Fundamental Belief # 20 of the Seventh-day Adventist Church states:
The beneficent Creator, after the six days of Creation, rested on the seventh day and instituted the Sabbath for all people as a memorial of Creation. The fourth commandment of God's unchangeable law requires the observance of this seventh-day Sabbath as the day of rest, worship, and ministry in harmony with the teaching and practice of Jesus, the Lord of the Sabbath. The Sabbath is a day of delightful communion with God and one another. It is a symbol of our redemption in Christ, a sign of our sanctification, a token of our allegiance, and a foretaste of our eternal future in God's kingdom. The Sabbath is God's perpetual sign of His eternal covenant between Him and His people. Joyful observance of this holy time from evening to evening, sunset to sunset, is a celebration of God's creative and redemptive acts.
— Seventh-day Adventist Fundamental Beliefs

==Related terms==
By synecdoche the term "Sabbath" in the New Testament may also mean simply a "se'nnight" or seven-day week, namely, the interval between two Sabbaths. Jesus's parable of the Pharisee and the Publican describes the Pharisee as fasting "twice a week" (Greek dis tou sabbatou, literally, "twice of the Sabbath").

Seven annual Biblical festivals, called by the name miqra ("called assembly") in Hebrew and "High Sabbath" in English, serve as supplemental testimonies to Sabbath. These are recorded in the books of Exodus and Deuteronomy and do not necessarily occur on the Sabbath. They are observed by Jews and a minority of Christians. Three of them occur in spring: the first and seventh days of Passover, and Pentecost. Four occur in fall, in the seventh month, and are also called Shabbaton: the Christian Feast of Trumpets; Yom Kippur, "Sabbath of Sabbaths"; and the first and eighth days of Tabernacles.

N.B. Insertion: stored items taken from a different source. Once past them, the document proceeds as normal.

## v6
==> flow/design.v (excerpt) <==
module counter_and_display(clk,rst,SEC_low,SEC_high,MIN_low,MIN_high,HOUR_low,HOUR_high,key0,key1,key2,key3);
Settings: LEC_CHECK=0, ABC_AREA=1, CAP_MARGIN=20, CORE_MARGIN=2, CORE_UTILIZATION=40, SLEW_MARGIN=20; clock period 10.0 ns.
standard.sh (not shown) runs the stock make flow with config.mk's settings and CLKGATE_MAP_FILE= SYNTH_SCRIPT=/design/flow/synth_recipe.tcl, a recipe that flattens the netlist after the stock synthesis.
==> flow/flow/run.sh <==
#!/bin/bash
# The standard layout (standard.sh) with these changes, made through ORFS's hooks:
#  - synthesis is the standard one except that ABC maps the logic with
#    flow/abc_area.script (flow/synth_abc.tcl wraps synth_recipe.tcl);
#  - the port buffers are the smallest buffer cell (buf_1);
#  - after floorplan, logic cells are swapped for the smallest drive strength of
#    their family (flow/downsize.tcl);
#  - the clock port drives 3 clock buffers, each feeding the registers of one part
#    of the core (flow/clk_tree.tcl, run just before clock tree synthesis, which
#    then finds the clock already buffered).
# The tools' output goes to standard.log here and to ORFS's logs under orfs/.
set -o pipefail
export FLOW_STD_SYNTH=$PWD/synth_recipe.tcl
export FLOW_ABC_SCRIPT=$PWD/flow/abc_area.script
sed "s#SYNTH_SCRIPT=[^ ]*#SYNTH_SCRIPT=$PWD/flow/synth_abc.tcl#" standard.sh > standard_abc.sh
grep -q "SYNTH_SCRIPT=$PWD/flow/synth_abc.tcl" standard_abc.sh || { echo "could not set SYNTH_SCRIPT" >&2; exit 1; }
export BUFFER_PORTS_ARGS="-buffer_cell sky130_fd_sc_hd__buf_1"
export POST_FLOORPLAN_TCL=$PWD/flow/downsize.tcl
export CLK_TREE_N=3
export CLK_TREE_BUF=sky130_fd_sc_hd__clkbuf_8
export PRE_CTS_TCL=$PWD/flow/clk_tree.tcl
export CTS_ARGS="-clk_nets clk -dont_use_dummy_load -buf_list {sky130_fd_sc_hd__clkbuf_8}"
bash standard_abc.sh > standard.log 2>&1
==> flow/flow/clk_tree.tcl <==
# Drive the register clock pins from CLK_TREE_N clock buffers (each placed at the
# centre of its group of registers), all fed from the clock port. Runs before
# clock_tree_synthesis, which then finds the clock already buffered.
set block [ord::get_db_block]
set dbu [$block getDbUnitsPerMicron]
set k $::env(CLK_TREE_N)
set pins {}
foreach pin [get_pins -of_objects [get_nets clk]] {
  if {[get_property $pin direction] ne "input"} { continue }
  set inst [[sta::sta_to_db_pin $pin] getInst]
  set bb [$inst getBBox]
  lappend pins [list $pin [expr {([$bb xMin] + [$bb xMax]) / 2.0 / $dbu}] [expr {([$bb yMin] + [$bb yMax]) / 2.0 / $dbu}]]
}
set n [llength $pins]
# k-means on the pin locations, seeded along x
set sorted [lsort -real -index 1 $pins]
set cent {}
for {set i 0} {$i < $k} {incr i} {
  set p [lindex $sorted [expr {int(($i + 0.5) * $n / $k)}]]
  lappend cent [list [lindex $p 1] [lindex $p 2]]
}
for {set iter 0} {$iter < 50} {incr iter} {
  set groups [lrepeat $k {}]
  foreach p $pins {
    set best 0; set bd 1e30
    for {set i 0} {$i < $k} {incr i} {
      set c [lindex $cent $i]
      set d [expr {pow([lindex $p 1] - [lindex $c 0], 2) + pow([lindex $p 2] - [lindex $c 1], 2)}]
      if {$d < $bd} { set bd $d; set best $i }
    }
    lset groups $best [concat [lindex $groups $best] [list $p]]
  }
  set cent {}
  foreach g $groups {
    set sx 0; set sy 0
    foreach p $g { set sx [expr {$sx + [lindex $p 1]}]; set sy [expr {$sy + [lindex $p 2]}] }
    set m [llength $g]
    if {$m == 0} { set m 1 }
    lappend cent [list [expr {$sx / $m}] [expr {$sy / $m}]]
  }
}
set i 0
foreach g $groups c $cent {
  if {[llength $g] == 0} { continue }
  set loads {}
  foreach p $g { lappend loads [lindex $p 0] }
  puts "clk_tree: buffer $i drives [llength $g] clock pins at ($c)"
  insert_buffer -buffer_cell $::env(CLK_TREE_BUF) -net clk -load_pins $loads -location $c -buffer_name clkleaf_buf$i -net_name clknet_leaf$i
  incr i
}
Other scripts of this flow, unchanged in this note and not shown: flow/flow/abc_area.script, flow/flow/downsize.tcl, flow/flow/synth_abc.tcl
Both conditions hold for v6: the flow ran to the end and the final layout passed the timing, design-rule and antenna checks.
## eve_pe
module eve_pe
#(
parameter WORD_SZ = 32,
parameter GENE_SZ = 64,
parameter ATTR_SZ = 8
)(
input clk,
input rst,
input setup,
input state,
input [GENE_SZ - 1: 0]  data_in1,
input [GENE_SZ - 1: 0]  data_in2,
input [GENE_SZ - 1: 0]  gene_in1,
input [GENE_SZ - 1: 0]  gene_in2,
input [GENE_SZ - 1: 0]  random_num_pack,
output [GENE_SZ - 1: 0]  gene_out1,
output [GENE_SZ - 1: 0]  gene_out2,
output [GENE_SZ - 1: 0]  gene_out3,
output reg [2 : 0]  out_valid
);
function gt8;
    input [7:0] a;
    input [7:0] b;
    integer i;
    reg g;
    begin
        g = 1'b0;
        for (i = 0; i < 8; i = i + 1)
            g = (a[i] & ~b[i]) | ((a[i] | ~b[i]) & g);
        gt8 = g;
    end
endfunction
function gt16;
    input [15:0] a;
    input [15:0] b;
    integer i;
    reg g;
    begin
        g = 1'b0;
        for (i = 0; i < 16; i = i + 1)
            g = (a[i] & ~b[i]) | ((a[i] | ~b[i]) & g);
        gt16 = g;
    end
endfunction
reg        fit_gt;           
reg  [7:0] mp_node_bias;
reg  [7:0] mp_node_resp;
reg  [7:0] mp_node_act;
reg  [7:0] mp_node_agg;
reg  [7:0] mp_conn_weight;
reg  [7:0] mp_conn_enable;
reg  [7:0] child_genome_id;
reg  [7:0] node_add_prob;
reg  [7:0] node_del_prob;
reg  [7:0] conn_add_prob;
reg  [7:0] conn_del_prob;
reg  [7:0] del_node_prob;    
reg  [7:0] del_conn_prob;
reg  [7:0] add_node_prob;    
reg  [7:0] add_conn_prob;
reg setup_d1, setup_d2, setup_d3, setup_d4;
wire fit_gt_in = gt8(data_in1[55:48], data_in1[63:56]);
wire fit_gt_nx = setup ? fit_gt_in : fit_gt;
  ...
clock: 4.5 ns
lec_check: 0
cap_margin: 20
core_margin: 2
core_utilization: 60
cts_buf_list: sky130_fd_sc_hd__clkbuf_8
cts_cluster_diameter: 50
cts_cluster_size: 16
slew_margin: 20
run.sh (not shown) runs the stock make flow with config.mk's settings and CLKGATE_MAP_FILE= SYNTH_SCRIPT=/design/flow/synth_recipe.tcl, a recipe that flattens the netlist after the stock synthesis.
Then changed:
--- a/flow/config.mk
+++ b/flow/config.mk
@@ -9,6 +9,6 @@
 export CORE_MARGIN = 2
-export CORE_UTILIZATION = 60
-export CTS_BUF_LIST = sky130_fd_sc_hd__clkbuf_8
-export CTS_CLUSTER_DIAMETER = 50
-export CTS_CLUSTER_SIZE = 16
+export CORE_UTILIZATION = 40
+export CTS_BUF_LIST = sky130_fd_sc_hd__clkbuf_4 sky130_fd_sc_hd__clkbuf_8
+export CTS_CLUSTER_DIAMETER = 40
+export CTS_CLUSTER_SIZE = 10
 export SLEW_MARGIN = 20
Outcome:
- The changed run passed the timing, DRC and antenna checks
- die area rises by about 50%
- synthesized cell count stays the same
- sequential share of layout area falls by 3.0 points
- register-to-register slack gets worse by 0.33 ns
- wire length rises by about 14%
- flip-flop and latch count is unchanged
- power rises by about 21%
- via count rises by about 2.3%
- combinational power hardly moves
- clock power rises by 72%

The year of Shmita (Hebrew שמיטה, literally, "release"), also called Sabbatical Year, is the seventh year of the seven-year agricultural cycle mandated by the Torah for the Land of Israel. During Shmita, the land is to be left to lie fallow. A second aspect of Shmita concerns debts and loans: when the year ends, personal debts are considered nullified and forgiven.

Jewish Shabbat is a weekly day of rest cognate to Christian Sabbath, observed from sundown on Friday until the appearance of three stars in the sky on Saturday night; it is also observed by a minority of Christians. Customarily, Shabbat is ushered in by lighting candles shortly before sunset, at halakhically calculated times that change from week to week and from place to place.

The new moon, occurring every 29 or 30 days, is an important separately sanctioned occasion in Judaism and some other faiths. It is not widely regarded as Sabbath, but some Hebrew Roots and Pentecostal churches, such as the native New Israelites of Peru and the Creation Seventh Day Adventist Church, do keep the day of the new moon as Sabbath or rest day, from evening to evening. New-moon services can last all day.

In South Africa, Christian Boers have celebrated December 16, the Day of the Vow (now called the Day of Reconciliation, as annual Sabbath (holy day of thanksgiving) since 1838, commemorating a famous Boer victory over the Zulu Kingdom.

Many early Christian writers from the 2nd century, such as pseudo-Barnabas, Irenaeus, Justin Martyr and Hippolytus of Rome followed rabbinic Judaism (the Mishna) in interpreting Sabbath not as a literal day of rest but as a thousand-year reign of Jesus Christ, which would follow six millennia of world history.

Secular use of "Sabbath" for "rest day", while it usually refers to Sunday, is often stated in North America to refer to different purposes for the rest day than those of Christendom. In McGowan v. Maryland (1961), the Supreme Court of the United States held that contemporary Maryland blue laws (typically, Sunday rest laws) were intended to promote the secular values of "health, safety, recreation, and general well-being" through a common day of rest, and that this day coinciding with majority Christian Sabbath neither reduces its effectiveness for secular purposes nor prevents adherents of other religions from observing their own holy days.